**What needs to be done**:
Return, exactly and in full, the lines of the records below starting at the one with "met1 | 33590 | 126200 | 37.15" and ending at the one with "multiplexers,1,0.55", and no other lines.

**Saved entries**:

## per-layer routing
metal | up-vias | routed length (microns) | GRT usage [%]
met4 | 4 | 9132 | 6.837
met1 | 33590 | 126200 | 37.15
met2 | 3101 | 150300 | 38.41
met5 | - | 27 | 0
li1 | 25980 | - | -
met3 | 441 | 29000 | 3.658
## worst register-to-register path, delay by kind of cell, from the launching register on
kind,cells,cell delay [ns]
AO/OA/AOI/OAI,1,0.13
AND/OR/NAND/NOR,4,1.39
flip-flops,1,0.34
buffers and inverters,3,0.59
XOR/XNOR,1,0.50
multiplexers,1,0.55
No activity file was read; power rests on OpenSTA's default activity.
* * *
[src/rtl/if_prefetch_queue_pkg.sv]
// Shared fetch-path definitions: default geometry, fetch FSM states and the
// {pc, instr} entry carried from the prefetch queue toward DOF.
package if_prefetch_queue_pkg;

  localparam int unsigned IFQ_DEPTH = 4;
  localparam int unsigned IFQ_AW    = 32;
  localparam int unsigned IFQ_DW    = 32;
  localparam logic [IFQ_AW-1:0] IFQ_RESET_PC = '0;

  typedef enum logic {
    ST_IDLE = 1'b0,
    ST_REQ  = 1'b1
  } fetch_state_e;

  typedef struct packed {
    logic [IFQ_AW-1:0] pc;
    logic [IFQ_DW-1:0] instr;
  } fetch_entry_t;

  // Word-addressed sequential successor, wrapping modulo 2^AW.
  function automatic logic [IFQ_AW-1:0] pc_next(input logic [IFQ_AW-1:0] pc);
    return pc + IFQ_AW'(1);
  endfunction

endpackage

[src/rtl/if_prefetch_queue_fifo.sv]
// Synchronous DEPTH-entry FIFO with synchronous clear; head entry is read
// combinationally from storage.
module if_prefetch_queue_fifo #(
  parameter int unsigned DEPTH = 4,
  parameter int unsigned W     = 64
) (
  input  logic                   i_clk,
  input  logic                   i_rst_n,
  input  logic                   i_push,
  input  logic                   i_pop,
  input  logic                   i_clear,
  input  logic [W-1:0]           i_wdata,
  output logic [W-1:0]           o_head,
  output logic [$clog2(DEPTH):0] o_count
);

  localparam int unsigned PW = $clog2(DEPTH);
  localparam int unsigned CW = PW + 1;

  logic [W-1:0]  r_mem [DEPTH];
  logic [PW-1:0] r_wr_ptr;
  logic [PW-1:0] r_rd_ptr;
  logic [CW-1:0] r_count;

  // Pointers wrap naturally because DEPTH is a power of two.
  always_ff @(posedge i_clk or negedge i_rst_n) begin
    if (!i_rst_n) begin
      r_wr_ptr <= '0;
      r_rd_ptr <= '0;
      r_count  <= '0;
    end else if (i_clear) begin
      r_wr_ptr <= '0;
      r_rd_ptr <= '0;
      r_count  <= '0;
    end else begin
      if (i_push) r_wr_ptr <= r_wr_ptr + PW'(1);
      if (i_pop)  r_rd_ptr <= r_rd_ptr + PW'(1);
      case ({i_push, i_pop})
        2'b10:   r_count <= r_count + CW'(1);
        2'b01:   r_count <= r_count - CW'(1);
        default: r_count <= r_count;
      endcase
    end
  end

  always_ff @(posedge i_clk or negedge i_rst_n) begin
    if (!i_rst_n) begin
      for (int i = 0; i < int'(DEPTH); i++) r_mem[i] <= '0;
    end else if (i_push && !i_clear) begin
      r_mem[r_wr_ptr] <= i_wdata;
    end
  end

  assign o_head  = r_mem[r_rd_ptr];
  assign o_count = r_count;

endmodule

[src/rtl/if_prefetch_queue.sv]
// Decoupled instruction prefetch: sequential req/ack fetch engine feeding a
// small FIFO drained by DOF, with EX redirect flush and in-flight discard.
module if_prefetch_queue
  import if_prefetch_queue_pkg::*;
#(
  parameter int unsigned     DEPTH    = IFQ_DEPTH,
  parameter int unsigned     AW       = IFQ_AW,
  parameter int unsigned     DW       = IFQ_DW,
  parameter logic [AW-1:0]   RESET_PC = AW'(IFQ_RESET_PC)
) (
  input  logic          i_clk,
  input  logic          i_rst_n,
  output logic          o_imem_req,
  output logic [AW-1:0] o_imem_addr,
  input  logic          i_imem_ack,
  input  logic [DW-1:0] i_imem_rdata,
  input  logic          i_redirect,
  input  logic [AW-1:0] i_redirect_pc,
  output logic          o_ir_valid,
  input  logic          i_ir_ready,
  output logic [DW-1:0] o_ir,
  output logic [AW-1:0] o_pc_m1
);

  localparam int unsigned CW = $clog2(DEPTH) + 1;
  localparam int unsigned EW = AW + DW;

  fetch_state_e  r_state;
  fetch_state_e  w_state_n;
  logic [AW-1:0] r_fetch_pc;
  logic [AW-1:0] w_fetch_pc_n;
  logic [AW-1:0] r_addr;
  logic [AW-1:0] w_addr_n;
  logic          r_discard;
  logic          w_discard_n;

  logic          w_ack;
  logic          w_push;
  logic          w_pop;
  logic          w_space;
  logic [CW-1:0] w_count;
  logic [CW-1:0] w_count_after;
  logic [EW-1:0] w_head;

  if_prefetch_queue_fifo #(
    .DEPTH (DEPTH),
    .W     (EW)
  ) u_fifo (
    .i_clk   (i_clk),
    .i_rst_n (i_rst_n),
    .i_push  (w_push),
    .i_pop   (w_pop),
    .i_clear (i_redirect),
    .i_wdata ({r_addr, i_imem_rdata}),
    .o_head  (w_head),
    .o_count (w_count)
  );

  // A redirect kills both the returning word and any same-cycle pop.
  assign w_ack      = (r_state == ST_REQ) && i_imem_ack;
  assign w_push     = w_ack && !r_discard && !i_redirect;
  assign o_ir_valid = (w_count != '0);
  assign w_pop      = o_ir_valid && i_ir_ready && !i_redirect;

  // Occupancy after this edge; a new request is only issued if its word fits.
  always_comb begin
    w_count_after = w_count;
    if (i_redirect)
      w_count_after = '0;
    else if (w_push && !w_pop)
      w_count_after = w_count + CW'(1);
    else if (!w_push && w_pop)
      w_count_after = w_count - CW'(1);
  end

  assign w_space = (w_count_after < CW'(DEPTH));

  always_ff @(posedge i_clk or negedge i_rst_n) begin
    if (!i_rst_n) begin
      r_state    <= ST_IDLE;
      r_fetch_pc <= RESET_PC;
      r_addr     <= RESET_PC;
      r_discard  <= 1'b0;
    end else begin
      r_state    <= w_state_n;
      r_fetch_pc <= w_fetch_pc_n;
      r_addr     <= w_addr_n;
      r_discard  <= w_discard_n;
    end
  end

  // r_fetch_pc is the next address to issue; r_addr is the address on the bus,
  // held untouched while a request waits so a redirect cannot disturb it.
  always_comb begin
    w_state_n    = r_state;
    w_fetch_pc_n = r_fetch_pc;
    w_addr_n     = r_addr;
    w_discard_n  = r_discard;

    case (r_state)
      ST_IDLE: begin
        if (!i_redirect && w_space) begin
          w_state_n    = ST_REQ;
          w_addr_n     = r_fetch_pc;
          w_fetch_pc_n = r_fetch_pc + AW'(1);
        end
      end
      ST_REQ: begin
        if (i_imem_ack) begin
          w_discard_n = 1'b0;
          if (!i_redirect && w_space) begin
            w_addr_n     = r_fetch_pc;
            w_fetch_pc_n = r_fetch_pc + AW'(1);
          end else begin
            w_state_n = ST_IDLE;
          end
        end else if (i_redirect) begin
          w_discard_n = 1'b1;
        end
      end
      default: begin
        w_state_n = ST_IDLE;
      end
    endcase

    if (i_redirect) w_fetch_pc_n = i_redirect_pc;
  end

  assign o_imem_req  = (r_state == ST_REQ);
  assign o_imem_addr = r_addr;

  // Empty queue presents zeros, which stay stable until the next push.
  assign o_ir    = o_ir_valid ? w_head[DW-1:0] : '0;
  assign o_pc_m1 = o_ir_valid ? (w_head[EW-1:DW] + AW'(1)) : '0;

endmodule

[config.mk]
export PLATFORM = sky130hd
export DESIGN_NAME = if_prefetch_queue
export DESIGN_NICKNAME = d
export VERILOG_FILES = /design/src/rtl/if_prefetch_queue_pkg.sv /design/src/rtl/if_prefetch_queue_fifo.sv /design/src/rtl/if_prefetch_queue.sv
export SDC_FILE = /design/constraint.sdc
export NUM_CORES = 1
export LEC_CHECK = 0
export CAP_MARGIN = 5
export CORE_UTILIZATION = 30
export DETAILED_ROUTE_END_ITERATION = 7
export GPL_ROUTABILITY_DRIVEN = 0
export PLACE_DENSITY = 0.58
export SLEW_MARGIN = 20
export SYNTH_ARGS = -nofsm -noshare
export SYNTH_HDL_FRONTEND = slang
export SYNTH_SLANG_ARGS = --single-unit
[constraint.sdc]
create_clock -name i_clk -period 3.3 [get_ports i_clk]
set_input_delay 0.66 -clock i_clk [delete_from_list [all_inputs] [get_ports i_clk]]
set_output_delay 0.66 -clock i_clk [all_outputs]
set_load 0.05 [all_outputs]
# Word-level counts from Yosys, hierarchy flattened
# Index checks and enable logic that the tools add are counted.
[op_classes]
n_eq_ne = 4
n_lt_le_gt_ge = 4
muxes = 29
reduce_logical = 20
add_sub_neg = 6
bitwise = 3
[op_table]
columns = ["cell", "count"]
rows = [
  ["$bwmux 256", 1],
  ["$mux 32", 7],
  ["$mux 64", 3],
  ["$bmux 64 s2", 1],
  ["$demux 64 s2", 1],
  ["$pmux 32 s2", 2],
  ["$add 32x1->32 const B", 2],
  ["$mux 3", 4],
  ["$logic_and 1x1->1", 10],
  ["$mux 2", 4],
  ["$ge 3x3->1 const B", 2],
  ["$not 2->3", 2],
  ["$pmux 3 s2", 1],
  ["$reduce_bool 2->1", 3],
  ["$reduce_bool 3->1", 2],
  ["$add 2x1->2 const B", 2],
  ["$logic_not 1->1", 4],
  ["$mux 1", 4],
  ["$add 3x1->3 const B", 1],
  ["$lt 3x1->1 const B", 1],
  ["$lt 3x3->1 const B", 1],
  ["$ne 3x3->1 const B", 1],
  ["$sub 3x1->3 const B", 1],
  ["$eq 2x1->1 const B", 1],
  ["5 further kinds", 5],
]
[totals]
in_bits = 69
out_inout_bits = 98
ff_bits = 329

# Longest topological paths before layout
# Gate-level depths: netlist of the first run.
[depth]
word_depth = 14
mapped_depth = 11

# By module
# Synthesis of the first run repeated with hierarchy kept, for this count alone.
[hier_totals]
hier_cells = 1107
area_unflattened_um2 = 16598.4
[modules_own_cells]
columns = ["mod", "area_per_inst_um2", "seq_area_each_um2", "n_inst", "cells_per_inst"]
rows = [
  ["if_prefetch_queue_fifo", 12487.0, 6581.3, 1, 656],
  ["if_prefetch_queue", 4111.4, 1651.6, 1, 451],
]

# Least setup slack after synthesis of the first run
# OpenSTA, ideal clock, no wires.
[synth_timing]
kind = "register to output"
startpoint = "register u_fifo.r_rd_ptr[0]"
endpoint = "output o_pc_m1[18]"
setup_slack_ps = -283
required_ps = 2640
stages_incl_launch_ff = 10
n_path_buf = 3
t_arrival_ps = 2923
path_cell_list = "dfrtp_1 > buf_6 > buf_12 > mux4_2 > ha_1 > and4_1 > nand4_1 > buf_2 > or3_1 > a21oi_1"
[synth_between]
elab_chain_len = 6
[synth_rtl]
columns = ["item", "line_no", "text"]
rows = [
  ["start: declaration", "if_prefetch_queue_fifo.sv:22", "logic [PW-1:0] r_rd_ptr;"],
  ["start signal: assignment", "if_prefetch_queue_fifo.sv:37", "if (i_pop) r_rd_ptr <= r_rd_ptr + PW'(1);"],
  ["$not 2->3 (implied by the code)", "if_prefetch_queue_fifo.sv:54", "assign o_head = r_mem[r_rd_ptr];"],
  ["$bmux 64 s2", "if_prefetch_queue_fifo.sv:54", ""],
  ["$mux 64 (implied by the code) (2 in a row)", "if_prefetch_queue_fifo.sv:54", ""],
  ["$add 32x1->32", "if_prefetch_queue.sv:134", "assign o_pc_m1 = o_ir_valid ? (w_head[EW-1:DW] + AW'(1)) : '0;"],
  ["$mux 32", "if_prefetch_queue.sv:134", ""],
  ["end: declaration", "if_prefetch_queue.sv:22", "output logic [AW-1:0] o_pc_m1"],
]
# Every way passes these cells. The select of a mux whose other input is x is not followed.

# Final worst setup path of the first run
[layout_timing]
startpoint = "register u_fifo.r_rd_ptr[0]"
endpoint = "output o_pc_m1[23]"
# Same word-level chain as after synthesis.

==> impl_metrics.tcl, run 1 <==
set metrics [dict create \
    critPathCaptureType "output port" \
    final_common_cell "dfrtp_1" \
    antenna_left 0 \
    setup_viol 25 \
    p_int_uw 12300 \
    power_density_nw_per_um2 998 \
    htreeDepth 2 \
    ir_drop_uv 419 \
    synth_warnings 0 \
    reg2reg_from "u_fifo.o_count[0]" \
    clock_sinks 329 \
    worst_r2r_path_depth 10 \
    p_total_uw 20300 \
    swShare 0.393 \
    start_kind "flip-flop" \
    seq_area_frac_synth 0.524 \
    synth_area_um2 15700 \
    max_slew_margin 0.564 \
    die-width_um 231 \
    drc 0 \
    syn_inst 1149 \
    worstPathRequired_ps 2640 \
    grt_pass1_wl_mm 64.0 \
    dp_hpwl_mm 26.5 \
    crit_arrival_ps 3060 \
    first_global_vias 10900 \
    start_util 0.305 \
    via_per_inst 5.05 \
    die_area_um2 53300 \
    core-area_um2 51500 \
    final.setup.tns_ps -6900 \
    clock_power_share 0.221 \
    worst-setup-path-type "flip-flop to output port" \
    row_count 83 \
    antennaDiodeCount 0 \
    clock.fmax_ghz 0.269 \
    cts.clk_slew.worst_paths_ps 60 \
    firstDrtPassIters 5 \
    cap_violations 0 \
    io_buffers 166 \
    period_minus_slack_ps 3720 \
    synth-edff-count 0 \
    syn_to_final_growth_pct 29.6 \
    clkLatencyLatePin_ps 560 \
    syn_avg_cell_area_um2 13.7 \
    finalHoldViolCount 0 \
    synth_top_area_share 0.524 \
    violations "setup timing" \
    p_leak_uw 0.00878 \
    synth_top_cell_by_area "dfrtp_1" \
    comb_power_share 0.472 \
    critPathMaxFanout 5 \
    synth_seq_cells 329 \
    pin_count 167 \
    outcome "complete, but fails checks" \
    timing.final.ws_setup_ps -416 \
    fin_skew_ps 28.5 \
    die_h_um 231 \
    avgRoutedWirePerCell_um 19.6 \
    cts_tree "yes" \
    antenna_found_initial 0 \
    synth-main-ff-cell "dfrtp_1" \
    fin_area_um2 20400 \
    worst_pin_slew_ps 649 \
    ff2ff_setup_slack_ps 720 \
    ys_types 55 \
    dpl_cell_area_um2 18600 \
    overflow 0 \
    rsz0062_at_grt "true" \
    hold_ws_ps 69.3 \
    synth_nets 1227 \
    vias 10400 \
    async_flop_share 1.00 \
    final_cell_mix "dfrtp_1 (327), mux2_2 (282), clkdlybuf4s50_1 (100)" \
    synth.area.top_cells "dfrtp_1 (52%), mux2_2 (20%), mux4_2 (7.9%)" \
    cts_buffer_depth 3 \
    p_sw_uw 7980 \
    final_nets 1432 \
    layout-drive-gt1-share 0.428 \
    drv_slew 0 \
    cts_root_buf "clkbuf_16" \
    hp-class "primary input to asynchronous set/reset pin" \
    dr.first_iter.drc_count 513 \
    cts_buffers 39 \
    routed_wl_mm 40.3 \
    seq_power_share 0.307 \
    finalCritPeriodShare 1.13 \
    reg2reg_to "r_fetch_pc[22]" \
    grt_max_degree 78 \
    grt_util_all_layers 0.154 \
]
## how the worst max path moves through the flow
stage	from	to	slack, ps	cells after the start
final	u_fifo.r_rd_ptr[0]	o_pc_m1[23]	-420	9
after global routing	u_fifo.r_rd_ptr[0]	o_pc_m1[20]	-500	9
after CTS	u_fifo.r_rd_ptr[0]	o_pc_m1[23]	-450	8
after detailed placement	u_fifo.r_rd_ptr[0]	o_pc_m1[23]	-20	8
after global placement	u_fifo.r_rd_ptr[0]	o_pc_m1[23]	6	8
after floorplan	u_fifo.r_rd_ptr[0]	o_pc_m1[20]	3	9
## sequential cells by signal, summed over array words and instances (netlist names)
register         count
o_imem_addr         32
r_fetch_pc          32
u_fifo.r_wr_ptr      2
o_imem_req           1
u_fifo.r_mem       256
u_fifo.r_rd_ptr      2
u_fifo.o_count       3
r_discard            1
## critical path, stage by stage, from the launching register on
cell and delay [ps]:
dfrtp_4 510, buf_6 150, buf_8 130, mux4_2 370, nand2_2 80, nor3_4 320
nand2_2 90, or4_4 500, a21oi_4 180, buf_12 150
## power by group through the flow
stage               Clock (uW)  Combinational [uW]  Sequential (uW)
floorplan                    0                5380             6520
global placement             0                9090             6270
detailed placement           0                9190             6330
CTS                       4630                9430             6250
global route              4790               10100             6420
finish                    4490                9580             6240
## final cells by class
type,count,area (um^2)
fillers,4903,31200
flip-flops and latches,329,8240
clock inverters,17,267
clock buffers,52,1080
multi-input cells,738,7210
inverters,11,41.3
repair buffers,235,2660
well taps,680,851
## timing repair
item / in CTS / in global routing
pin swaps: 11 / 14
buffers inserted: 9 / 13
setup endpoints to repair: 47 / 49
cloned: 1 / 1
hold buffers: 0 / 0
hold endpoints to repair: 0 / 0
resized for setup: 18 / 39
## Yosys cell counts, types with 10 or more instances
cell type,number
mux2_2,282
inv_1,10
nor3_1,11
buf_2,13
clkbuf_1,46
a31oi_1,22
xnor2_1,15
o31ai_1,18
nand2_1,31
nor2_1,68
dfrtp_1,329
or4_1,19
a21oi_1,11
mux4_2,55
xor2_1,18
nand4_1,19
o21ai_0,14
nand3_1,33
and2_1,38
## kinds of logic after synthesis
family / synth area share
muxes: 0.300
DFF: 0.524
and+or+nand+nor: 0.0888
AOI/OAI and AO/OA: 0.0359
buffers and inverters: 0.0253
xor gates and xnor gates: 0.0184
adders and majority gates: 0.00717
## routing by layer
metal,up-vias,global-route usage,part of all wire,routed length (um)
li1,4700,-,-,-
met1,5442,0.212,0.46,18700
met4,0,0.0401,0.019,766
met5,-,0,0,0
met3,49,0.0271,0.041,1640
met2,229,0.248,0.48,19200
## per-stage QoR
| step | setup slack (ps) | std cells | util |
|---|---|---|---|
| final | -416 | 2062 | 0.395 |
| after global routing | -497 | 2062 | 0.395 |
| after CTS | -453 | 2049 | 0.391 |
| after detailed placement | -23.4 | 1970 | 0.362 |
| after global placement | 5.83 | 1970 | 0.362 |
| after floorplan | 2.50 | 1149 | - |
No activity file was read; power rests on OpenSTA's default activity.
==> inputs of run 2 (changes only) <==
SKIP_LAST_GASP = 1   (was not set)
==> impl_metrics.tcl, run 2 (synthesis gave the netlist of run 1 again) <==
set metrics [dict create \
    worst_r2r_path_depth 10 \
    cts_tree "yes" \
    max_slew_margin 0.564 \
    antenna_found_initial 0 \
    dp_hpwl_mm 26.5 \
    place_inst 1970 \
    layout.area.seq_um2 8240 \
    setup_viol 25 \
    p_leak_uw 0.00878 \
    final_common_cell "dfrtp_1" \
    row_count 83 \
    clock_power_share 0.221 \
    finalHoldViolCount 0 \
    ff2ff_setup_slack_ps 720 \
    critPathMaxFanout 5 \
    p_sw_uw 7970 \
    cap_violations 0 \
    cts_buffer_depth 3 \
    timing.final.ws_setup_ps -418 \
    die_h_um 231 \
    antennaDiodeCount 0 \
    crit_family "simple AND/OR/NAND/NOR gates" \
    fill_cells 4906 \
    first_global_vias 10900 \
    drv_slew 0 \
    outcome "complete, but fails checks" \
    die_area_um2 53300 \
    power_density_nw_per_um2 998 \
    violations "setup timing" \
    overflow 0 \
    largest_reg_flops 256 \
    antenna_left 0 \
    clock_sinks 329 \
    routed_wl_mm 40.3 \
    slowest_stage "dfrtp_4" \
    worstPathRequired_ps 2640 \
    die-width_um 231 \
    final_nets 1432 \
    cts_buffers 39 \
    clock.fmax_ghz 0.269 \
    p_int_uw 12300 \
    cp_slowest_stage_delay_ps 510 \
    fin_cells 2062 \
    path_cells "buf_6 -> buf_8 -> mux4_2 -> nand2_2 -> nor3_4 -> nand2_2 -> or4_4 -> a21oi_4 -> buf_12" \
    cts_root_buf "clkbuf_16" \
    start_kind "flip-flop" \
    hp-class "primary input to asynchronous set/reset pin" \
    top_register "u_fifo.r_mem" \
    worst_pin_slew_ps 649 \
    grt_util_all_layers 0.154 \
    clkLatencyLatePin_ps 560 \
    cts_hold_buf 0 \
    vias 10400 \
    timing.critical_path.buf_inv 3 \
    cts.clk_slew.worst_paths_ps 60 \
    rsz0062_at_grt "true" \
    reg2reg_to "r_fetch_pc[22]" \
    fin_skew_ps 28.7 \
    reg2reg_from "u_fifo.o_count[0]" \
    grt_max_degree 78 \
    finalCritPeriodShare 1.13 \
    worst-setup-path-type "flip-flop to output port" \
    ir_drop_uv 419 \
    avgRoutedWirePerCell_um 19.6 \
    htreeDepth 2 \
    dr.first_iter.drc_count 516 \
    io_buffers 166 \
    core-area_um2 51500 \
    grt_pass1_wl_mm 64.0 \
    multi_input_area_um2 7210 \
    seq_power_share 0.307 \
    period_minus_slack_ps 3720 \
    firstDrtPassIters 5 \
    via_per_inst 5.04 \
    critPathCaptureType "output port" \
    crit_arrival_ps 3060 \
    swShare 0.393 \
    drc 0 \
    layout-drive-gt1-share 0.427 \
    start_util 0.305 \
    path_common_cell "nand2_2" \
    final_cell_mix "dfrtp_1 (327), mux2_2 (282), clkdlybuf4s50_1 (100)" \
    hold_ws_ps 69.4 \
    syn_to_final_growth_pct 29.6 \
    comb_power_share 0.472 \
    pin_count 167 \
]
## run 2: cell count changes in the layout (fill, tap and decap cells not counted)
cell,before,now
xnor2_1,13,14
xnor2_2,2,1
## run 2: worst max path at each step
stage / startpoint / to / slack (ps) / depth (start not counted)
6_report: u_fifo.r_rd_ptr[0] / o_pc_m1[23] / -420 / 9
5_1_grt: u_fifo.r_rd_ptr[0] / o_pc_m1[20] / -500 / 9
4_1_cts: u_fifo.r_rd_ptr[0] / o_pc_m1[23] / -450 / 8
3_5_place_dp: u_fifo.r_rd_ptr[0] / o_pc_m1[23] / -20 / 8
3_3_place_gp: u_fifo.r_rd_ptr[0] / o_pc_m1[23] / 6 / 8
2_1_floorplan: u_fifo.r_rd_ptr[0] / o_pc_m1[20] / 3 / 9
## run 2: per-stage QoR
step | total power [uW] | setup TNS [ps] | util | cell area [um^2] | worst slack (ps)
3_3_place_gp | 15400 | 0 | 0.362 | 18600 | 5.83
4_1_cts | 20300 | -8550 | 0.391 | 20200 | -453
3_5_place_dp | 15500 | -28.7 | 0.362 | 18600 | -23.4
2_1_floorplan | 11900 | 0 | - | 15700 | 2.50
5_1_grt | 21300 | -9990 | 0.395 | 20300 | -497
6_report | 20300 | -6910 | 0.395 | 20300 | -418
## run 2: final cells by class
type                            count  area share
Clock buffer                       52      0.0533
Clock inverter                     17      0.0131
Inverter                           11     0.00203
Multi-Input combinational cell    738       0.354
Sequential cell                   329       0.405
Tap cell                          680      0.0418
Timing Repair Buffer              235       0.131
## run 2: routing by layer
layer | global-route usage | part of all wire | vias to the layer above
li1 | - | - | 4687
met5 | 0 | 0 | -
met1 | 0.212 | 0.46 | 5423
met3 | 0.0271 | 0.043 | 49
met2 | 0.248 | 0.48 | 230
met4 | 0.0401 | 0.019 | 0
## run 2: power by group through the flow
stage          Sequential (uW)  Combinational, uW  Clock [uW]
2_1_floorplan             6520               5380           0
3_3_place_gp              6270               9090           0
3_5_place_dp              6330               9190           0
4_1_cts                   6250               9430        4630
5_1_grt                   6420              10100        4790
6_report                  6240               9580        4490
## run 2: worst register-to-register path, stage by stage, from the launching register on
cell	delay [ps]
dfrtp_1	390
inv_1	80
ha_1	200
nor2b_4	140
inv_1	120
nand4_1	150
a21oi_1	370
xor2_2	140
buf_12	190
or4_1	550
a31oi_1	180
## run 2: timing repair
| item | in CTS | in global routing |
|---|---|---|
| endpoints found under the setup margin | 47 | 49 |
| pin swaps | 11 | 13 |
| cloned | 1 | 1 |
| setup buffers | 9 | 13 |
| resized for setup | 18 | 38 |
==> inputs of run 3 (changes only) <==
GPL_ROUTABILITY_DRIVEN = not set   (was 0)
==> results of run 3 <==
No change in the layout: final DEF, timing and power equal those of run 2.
--
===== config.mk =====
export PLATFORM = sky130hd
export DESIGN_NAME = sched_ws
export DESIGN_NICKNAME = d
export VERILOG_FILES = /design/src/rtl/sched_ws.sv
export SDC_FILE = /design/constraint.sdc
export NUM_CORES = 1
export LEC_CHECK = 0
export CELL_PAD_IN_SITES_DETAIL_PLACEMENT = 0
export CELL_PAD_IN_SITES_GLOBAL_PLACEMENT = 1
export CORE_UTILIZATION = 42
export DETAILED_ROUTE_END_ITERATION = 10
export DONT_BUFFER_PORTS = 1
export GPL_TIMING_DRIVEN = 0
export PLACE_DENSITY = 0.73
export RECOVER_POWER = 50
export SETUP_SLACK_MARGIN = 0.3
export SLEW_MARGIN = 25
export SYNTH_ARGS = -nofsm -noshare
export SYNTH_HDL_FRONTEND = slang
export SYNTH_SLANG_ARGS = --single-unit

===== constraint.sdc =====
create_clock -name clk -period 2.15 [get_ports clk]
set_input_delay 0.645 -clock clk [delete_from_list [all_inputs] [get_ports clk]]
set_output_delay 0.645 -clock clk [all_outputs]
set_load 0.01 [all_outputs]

**Task answer**:
met1 | 33590 | 126200 | 37.15
met2 | 3101 | 150300 | 38.41
met5 | - | 27 | 0
li1 | 25980 | - | -
met3 | 441 | 29000 | 3.658
## worst register-to-register path, delay by kind of cell, from the launching register on
kind,cells,cell delay [ns]
AO/OA/AOI/OAI,1,0.13
AND/OR/NAND/NOR,4,1.39
flip-flops,1,0.34
buffers and inverters,3,0.59
XOR/XNOR,1,0.50
multiplexers,1,0.55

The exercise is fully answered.